| March 15,
2002
Government Admits Spying
on Drug Reformers
According to a report
issued by the National Drug Intelligence Center (NDIC) in December 2001
and recently made available on the NDIC
Web site, the government has been monitoring 52 Web sites in search of
individuals and groups who use the Internet to "promote or facilitate
the production, use, and sale of MDMA, GHB, and LSD."
The NDIC report, titled
"Drugs
and the Internet: An Overview of the Threat to America's Youth",
acknowledges that a majority of the sites monitored (32 of 52 sites) were
"probably operated by drug legalization groups." (Drugs and the
Internet, p. 12).
Sites monitored included those operated by
what the report calls "Drug-culture advocates" which it defines
as individuals or groups "chiefly interested in expanding the size of
the community to both legitimize their
activity and increase pressure on lawmakers to change or abolish drug
control laws." (Id. at p. 3.) Also monitored were "Advocates of
an expanded freedom of expression," which the report defines as
"purveyors of information with yet another agenda. These individuals
and groups publish information on the Internet to push the boundaries of
self-expression and the First Amendment. The information they provide may
induce minors and young adults to break drug laws or to become a danger to
themselves or to others by abusing illegal drugs." (Ibid.)
The fact that the majority of the sites monitored by
the government likely advocate public policy positions which are opposed
to the government's drug prohibition policy, raises the question of
whether the NDIC study is actually an effort by the Department of Justice
(of which the NDIC is a component) to silence drug reform advocates, by
making them fear criminal prosecution for information posted on their web
sites.
Drug reform organizations are comprised of growing
numbers of Americans who have grown tired of a national drug policy which
ignores science, violates human rights, and which is bent on arresting
hundreds of thousands of Americans each year whose only offense was
altering their consciousness with drugs like marijuana or MDMA (ecstasy)
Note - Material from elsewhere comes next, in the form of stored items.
`config.mk`:
```
export PLATFORM = sky130hd
export DESIGN_NAME = ubc_command_port
export DESIGN_NICKNAME = d
export VERILOG_FILES = /design/src/rtl/ubc_pkg.sv /design/src/rtl/ubc_command_port.sv
export SDC_FILE = /design/constraint.sdc
export NUM_CORES = 1
export LEC_CHECK = 0
export ABC_CLOCK_PERIOD_IN_PS = 3200
export BUFFER_PORTS_ARGS = -buffer_cell sky130_fd_sc_hd__buf_2
export CELL_PAD_IN_SITES_DETAIL_PLACEMENT = 0
export CELL_PAD_IN_SITES_GLOBAL_PLACEMENT = 2
export CORE_ASPECT_RATIO = 0.8
export CORE_MARGIN = 4
export CORE_UTILIZATION = 40
export CTS_BUF_LIST = sky130_fd_sc_hd__clkbuf_8
export DETAILED_ROUTE_END_ITERATION = 10
export PLACE_DENSITY_LB_ADDON = 0.1
export SETUP_SLACK_MARGIN = 0.2
export SYNTH_ARGS = -nofsm -noshare
export SYNTH_HDL_FRONTEND = slang
export SYNTH_SLANG_ARGS = --single-unit
```
`constraint.sdc`:
```
create_clock -name clk_sys_in -period 3.2 [get_ports clk_sys_in]
set_input_delay 0 -clock clk_sys_in [delete_from_list [all_inputs] [get_ports clk_sys_in]]
set_output_delay 0 -clock clk_sys_in [all_outputs]
set_load 0.02 [all_outputs]
```
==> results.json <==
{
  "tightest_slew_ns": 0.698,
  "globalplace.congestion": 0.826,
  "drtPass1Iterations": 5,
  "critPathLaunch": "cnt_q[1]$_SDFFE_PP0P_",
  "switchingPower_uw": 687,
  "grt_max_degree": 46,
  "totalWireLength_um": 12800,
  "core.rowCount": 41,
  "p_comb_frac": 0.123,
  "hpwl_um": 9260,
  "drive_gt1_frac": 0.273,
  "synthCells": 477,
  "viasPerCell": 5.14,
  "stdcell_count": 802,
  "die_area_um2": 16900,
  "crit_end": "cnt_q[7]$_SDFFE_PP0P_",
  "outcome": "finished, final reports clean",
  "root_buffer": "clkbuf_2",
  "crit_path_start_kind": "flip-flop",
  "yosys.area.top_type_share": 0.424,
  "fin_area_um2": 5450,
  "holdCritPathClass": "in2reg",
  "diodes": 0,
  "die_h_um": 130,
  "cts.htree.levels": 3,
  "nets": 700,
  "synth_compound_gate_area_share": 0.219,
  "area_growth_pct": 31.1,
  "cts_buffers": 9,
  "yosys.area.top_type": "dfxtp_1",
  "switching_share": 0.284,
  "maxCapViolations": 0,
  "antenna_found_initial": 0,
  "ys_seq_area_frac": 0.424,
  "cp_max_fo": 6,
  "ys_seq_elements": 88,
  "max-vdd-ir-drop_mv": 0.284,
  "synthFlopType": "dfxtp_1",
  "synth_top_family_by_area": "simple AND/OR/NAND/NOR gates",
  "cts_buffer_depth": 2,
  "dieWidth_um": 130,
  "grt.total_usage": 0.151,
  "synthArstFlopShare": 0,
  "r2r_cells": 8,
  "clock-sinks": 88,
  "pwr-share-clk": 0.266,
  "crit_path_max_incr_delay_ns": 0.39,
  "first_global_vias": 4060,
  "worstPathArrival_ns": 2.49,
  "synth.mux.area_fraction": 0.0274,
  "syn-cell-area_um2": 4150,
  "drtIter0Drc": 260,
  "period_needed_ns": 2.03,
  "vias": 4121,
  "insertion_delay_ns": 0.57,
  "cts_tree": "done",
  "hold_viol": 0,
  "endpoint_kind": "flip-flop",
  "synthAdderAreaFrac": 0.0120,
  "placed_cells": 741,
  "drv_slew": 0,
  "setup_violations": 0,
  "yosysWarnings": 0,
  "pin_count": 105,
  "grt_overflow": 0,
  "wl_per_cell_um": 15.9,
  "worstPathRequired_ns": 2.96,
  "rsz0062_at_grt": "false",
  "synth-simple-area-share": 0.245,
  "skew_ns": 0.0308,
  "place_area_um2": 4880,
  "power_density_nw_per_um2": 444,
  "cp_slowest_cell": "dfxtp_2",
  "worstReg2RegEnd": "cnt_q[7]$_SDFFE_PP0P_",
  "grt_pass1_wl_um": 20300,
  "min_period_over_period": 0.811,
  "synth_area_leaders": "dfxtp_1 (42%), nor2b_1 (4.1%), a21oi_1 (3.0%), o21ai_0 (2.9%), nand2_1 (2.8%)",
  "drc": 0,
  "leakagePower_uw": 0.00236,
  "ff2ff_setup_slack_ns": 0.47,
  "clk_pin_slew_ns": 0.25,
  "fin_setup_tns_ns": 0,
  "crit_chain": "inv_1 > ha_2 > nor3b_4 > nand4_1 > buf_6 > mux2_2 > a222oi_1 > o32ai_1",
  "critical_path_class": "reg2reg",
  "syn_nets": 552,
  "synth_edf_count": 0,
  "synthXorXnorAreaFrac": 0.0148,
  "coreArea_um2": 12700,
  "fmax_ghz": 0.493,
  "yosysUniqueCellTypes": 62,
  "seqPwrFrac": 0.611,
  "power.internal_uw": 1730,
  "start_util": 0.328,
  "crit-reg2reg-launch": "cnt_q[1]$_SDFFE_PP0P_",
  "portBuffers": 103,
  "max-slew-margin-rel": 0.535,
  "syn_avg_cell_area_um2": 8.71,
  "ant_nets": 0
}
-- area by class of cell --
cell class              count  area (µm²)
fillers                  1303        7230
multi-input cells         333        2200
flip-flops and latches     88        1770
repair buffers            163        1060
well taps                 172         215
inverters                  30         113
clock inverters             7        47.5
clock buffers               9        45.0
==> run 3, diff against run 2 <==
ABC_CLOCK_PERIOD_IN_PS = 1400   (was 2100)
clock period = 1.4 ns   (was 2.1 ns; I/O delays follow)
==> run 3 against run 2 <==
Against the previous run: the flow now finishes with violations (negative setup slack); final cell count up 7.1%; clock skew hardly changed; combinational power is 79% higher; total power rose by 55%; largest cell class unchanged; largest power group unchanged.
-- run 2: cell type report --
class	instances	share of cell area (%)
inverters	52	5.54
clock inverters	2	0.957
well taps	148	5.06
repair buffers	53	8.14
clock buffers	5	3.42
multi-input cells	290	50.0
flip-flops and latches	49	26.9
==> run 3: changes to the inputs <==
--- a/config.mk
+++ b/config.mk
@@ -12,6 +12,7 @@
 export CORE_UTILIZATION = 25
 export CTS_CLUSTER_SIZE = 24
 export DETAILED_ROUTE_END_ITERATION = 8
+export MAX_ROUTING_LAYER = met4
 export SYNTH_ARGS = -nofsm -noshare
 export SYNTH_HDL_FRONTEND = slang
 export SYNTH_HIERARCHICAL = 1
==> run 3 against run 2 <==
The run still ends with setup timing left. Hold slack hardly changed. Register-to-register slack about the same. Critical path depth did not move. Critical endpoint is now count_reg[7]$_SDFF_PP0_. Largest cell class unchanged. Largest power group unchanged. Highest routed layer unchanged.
rather than with state-approved drugs such as alcohol, nicotine or
Prozac.
Rather
than pursue a "war on drugs" and send government agents out on
reconnaissance missions to snoop on reform-oriented Web sites, the
government should welcome and invite a dialogue with such groups aimed at
creating a sustainable drug policy that is science based and that respects
human rights and human nature.
The
right of a person to liberty, autonomy and privacy over his or her own
intellect is situated at the core of what it means to be a free person
in a democratic society.
As
new drugs, technologies or techniques are developed for augmenting,
controlling, or surveilling the human mind (and new legislation is
considered in order to regulate these drugs and other technologies), the
US government should resign from prohibition and censorship and explicitly
recognize, as constitutionally protected, the right to cognitive liberty
and autonomy.
--Richard
Glen Boire
Co-Director, The Center for Cognitive Liberty & Ethics
(CCLE)
The Center for
Cognitive Liberty & Ethics
(http://www.cognitiveliberty.org)
is
an international group of people working in the public interest to foster
cognitive liberty – the right of each individual to think
independently, to use the full spectrum of his or her mind, and to engage
in multiple modes of thought and alternative states of consciousness.
Resources:
Read a Wired
magazine article about the NDIC report.
Read a DRCNet
article about the report.
The NDIC report "Drugs
and the Internet: An Overview of the Threat to America's Youth"
A 1998
article in Reason Magazine about UN efforts to censor certain speech
regarding certain drugs.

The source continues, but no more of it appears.